● **Directions**:
Repeat, please, only the lines from the top of the data down to the line with "run 2: kinds"; include both of those lines.

*** Supplied records ***

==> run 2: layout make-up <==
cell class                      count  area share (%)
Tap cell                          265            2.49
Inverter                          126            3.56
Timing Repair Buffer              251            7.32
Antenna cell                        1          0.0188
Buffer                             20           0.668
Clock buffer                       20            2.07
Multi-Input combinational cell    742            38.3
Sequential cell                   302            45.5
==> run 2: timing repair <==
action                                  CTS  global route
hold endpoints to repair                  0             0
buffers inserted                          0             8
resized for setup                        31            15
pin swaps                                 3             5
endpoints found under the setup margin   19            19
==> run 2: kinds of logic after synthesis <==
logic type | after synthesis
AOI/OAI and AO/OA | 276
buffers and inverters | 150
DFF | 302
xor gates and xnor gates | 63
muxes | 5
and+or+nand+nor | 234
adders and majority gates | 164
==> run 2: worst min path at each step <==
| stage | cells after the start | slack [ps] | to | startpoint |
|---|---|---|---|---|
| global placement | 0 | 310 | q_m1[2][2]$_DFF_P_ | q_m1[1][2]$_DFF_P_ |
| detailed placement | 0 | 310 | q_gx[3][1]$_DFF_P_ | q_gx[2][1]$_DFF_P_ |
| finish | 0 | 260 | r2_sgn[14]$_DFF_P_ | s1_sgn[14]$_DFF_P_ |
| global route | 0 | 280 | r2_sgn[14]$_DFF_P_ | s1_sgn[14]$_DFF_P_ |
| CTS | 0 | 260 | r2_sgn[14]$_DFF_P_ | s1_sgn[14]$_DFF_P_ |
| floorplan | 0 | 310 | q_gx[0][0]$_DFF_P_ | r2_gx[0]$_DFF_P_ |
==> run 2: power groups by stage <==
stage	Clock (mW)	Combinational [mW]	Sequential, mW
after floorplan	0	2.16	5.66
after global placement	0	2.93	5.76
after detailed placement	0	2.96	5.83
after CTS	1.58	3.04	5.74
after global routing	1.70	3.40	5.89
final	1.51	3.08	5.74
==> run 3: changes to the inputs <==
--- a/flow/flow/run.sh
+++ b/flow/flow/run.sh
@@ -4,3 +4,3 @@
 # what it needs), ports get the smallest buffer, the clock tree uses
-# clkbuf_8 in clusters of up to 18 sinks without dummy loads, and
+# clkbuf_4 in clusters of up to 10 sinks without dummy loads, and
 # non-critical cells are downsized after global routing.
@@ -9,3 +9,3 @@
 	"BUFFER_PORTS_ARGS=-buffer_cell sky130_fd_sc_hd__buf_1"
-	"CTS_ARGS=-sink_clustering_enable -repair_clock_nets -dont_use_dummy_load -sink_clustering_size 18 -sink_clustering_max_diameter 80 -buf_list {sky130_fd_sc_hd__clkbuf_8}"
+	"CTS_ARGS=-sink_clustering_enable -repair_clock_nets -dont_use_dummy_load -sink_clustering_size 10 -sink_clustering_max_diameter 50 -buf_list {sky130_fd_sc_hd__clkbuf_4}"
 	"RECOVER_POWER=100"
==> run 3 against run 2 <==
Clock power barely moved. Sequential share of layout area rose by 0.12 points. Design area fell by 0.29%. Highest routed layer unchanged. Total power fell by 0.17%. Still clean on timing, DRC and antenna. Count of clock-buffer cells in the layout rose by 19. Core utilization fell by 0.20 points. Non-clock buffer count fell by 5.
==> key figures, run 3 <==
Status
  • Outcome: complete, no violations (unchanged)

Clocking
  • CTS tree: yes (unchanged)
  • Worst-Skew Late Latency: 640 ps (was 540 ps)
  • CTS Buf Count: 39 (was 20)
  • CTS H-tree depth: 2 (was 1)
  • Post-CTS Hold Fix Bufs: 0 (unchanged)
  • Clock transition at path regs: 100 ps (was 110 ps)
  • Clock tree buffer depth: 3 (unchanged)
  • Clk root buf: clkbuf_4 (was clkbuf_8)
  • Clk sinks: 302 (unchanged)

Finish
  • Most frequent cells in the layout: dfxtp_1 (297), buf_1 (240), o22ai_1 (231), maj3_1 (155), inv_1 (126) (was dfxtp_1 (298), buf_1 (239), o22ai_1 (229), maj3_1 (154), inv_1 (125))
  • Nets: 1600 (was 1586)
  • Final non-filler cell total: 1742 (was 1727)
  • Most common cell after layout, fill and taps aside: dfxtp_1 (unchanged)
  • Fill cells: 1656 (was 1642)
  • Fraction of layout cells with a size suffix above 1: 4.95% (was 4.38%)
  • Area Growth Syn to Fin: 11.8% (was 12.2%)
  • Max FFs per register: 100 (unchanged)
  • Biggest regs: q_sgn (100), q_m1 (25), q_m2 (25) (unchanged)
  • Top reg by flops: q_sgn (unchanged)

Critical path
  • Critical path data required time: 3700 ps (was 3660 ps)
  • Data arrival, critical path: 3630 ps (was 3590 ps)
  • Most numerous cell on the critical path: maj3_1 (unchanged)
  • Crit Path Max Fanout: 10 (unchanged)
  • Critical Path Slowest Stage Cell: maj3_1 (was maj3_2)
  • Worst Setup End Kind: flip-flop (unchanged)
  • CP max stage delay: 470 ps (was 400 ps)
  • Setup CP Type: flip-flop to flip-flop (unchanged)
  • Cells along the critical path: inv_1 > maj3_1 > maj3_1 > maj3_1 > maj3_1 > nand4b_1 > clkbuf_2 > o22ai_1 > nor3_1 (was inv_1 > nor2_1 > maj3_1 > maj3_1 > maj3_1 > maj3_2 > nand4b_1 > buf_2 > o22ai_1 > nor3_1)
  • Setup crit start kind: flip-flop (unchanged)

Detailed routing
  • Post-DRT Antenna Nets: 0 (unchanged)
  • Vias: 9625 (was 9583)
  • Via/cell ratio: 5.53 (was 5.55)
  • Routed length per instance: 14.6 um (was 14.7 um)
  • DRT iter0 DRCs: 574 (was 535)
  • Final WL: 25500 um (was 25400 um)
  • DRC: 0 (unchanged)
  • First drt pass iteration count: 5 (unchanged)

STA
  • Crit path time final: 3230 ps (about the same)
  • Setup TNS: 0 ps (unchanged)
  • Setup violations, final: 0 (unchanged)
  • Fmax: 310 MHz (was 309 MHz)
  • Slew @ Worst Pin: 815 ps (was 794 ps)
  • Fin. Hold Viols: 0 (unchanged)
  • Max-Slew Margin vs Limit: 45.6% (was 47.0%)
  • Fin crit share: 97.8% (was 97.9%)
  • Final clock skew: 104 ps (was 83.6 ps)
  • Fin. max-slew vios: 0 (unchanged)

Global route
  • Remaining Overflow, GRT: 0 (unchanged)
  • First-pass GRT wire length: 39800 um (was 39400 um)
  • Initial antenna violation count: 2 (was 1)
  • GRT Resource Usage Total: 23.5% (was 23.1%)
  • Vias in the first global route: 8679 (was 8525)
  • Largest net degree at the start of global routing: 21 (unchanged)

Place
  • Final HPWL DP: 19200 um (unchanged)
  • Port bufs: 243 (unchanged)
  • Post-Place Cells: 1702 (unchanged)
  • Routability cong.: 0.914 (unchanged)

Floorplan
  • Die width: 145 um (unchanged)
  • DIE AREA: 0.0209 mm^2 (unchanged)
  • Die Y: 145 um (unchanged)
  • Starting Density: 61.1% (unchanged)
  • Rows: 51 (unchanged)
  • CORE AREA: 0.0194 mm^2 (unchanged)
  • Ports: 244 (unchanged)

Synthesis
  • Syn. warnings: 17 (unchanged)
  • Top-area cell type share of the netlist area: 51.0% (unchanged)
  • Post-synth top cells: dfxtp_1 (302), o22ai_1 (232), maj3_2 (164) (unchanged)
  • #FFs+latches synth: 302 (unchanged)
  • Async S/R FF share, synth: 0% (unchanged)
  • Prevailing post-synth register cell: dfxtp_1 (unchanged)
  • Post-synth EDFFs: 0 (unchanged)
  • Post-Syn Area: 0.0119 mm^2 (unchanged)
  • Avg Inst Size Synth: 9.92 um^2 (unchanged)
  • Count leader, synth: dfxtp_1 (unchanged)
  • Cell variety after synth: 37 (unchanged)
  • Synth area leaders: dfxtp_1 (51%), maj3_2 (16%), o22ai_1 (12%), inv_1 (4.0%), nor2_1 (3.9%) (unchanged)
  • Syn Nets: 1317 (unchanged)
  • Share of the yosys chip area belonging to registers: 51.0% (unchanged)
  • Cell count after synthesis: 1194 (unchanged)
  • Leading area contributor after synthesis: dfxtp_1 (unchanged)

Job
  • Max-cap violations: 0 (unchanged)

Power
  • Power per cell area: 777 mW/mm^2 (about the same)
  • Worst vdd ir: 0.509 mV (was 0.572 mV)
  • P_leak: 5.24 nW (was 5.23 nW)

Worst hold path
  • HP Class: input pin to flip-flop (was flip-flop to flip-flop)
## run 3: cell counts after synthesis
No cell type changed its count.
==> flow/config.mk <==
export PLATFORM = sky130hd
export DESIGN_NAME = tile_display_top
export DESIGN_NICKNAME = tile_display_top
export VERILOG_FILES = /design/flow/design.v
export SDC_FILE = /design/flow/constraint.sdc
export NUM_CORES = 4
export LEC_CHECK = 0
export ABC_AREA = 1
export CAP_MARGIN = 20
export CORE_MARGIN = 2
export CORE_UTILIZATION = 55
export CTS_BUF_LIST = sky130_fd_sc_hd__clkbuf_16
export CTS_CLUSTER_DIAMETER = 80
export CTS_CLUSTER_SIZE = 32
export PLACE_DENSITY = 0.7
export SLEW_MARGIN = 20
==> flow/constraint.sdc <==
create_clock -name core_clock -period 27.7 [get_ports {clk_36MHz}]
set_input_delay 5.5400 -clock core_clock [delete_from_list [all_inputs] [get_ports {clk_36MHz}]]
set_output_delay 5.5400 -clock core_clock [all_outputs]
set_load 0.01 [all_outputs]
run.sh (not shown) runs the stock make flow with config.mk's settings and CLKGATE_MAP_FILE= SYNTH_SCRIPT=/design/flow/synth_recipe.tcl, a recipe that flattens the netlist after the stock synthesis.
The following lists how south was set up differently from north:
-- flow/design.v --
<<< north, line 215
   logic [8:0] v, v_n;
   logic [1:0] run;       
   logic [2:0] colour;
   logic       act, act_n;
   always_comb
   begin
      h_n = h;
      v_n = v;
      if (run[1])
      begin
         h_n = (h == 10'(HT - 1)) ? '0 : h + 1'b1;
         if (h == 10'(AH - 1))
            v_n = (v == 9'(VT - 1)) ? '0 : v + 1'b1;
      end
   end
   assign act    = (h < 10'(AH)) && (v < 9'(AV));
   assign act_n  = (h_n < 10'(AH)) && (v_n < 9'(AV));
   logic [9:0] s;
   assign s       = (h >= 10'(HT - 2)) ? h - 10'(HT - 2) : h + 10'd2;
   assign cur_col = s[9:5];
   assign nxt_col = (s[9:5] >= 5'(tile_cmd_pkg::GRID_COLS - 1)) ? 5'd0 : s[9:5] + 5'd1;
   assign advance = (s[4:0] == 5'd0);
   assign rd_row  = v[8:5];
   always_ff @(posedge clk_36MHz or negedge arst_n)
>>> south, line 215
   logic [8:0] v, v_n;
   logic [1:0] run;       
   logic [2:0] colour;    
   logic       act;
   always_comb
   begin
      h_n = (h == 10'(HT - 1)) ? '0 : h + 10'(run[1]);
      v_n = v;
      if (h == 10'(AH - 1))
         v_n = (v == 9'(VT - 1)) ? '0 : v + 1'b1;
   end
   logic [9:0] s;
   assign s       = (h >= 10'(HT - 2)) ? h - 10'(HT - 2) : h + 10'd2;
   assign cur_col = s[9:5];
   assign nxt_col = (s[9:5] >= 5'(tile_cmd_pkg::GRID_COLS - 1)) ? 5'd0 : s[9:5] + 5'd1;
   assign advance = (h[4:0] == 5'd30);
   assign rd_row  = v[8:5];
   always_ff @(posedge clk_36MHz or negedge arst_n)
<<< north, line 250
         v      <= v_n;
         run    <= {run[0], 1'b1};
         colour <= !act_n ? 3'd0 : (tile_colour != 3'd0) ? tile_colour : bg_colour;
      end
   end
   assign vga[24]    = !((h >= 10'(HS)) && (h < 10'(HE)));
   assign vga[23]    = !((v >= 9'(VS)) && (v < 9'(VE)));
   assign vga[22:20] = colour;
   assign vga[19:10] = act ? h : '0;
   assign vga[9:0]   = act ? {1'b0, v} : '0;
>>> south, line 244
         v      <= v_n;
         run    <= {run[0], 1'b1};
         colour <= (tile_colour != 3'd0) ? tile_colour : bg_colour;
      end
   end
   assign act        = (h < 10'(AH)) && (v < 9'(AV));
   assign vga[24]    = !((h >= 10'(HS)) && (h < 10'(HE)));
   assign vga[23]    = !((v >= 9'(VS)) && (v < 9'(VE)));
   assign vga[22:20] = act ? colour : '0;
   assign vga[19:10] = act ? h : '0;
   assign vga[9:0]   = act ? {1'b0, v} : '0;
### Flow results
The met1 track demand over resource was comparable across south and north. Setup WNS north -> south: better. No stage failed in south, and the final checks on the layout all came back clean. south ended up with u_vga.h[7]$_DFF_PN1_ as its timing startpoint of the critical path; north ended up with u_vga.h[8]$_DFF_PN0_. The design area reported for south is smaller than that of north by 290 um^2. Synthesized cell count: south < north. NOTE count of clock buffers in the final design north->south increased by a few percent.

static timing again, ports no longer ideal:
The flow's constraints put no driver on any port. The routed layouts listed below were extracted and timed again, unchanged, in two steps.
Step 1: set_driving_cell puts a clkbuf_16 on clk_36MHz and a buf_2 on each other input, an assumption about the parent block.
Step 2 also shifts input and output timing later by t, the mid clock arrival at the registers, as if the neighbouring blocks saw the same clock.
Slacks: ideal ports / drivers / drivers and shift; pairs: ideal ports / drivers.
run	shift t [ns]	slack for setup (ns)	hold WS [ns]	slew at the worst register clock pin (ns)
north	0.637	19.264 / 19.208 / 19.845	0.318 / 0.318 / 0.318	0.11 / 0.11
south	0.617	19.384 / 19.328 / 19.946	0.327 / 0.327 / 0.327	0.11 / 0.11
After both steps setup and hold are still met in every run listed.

*** End of Supplied records ***

● **Exercise output**:
==> run 2: layout make-up <==
cell class                      count  area share (%)
Tap cell                          265            2.49
Inverter                          126            3.56
Timing Repair Buffer              251            7.32
Antenna cell                        1          0.0188
Buffer                             20           0.668
Clock buffer                       20            2.07
Multi-Input combinational cell    742            38.3
Sequential cell                   302            45.5
==> run 2: timing repair <==
action                                  CTS  global route
hold endpoints to repair                  0             0
buffers inserted                          0             8
resized for setup                        31            15
pin swaps                                 3             5
endpoints found under the setup margin   19            19
==> run 2: kinds of logic after synthesis <==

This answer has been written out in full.